Wednesday, May 24, 2023

25 years ago today

This past weekend was a time of remembering Shirley and celebrating her legacy, but today is the actual anniversary date of her death. In fact, it was at about this time of night that we were in vigil by her bedside, Betsey and me, and she died sometime around 11p.m. as I recall. In the mid-afternoon, we had a feeling of hope that the blood thinners were working and that she would recover from the stroke she had suffered at the beginning of the day. The doctor sounded hopeful; his mother had suffered a stroke, he said, and recovered well from it. I went home with Betsey to have supper with her and Rob and Katie, and I had picked up a book at the motel for Shirley to read while I was at supper. But when I came back to the hospital room after supper, everything had changed. Shirley was very ill and could barely talk, and when she tried to talk, it was mostly gibberish. Her doctor was not around and had apparently gone somewhere and wasn't answering the phone. Finally he came and ordered a brain scan. That is when we learned Shirley was suffering a cerebral hemorrhage, and that already the brain damage was severe and irreversible. She could not be expected to ever recover from it. By then Betsey had joined me at the hospital.
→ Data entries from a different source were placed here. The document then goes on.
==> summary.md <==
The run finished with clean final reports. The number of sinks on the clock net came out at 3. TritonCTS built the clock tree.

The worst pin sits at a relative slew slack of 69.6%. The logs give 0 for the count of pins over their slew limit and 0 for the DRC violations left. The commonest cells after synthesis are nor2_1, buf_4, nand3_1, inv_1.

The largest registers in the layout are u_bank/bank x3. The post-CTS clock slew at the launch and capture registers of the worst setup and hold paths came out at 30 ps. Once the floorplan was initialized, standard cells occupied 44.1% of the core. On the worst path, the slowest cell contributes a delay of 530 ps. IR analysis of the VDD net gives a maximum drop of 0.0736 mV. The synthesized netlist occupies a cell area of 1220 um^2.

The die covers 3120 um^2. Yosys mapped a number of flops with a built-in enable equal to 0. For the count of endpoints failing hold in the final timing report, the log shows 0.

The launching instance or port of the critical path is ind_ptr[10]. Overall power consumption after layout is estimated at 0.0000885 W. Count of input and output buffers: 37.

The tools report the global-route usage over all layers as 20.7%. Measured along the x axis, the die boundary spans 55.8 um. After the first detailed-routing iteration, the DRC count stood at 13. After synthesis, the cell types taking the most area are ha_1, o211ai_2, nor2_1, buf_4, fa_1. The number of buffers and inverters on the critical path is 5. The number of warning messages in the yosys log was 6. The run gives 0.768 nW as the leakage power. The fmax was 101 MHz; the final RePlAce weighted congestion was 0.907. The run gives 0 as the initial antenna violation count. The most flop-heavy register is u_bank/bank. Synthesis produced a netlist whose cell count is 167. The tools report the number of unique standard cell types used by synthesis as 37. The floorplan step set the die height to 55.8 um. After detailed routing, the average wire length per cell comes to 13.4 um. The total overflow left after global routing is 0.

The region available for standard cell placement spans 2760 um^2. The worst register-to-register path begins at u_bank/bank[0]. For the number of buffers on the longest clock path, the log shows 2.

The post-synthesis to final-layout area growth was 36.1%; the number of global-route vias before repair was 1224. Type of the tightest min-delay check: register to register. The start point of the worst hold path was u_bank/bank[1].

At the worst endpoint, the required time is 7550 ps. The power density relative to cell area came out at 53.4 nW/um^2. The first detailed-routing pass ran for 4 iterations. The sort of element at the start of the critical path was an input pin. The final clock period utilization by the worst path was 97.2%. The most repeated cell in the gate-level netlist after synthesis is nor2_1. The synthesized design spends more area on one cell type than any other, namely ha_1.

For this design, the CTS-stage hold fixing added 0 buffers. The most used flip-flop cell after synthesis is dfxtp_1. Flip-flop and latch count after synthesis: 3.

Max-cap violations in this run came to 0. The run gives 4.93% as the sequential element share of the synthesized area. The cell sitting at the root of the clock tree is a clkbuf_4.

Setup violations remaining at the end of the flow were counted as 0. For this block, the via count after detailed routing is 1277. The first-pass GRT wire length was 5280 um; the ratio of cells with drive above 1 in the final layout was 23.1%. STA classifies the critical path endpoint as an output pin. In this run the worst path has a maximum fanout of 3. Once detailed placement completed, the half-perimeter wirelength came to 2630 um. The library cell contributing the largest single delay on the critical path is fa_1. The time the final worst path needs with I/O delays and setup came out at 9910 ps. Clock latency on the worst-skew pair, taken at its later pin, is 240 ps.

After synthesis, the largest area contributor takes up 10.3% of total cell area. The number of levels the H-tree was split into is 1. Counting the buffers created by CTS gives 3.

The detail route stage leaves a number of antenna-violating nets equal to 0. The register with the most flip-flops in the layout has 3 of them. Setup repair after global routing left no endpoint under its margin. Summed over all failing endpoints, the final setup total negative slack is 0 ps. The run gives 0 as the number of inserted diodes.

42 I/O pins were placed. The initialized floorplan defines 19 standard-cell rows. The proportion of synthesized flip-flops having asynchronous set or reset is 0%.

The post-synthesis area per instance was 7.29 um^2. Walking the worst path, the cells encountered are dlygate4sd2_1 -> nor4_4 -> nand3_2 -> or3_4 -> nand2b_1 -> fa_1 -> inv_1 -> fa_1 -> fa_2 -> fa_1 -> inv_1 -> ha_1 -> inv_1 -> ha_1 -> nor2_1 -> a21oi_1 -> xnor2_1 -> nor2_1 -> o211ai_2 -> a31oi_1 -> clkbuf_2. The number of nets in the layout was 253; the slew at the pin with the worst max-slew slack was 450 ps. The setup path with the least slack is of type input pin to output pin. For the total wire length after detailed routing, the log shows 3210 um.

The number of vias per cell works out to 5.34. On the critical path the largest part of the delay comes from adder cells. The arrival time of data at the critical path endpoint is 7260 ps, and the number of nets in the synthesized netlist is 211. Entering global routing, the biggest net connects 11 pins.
We had to decide whether there would be an effort for Shirley to have brain surgery to relieve pressure and possibly clesr some of the blood from her brain. But the liklihood of that actually helping seemed almost nil. Back in 1957, I had gone through the experience of my father having brain surgery and never regaining consciousness, being in a coma for four months before dying. I could not wish that for Shirley. So we decided to let nature take its course, and in a matter of a few hours, Shirley was gone. We were devastated. The painfulness of that time is still vivid in my memory. But then we had to do so much - notifying people, making decisions and arrangements for travel back to Vermont, and on and on. I don't know how we did it, but we did. Shirley and I had flown out of the Providence, RI airport to Arkansas (I don't remember why) , and our car was in the parking garage at the airport in Rhode Island. Our friend, Phil McKean (who we just saw last Saturday), agreed to go to the airport and get the car and bring it to Vermont. I don't remember how he got the keys! We managed to "get by with a little help from our friends." And that is still true today. Thank you, all you loving family and friends!
Phil McKean's wife, Deborah, with Shirley, at the time of her ordination, May 1, 1994.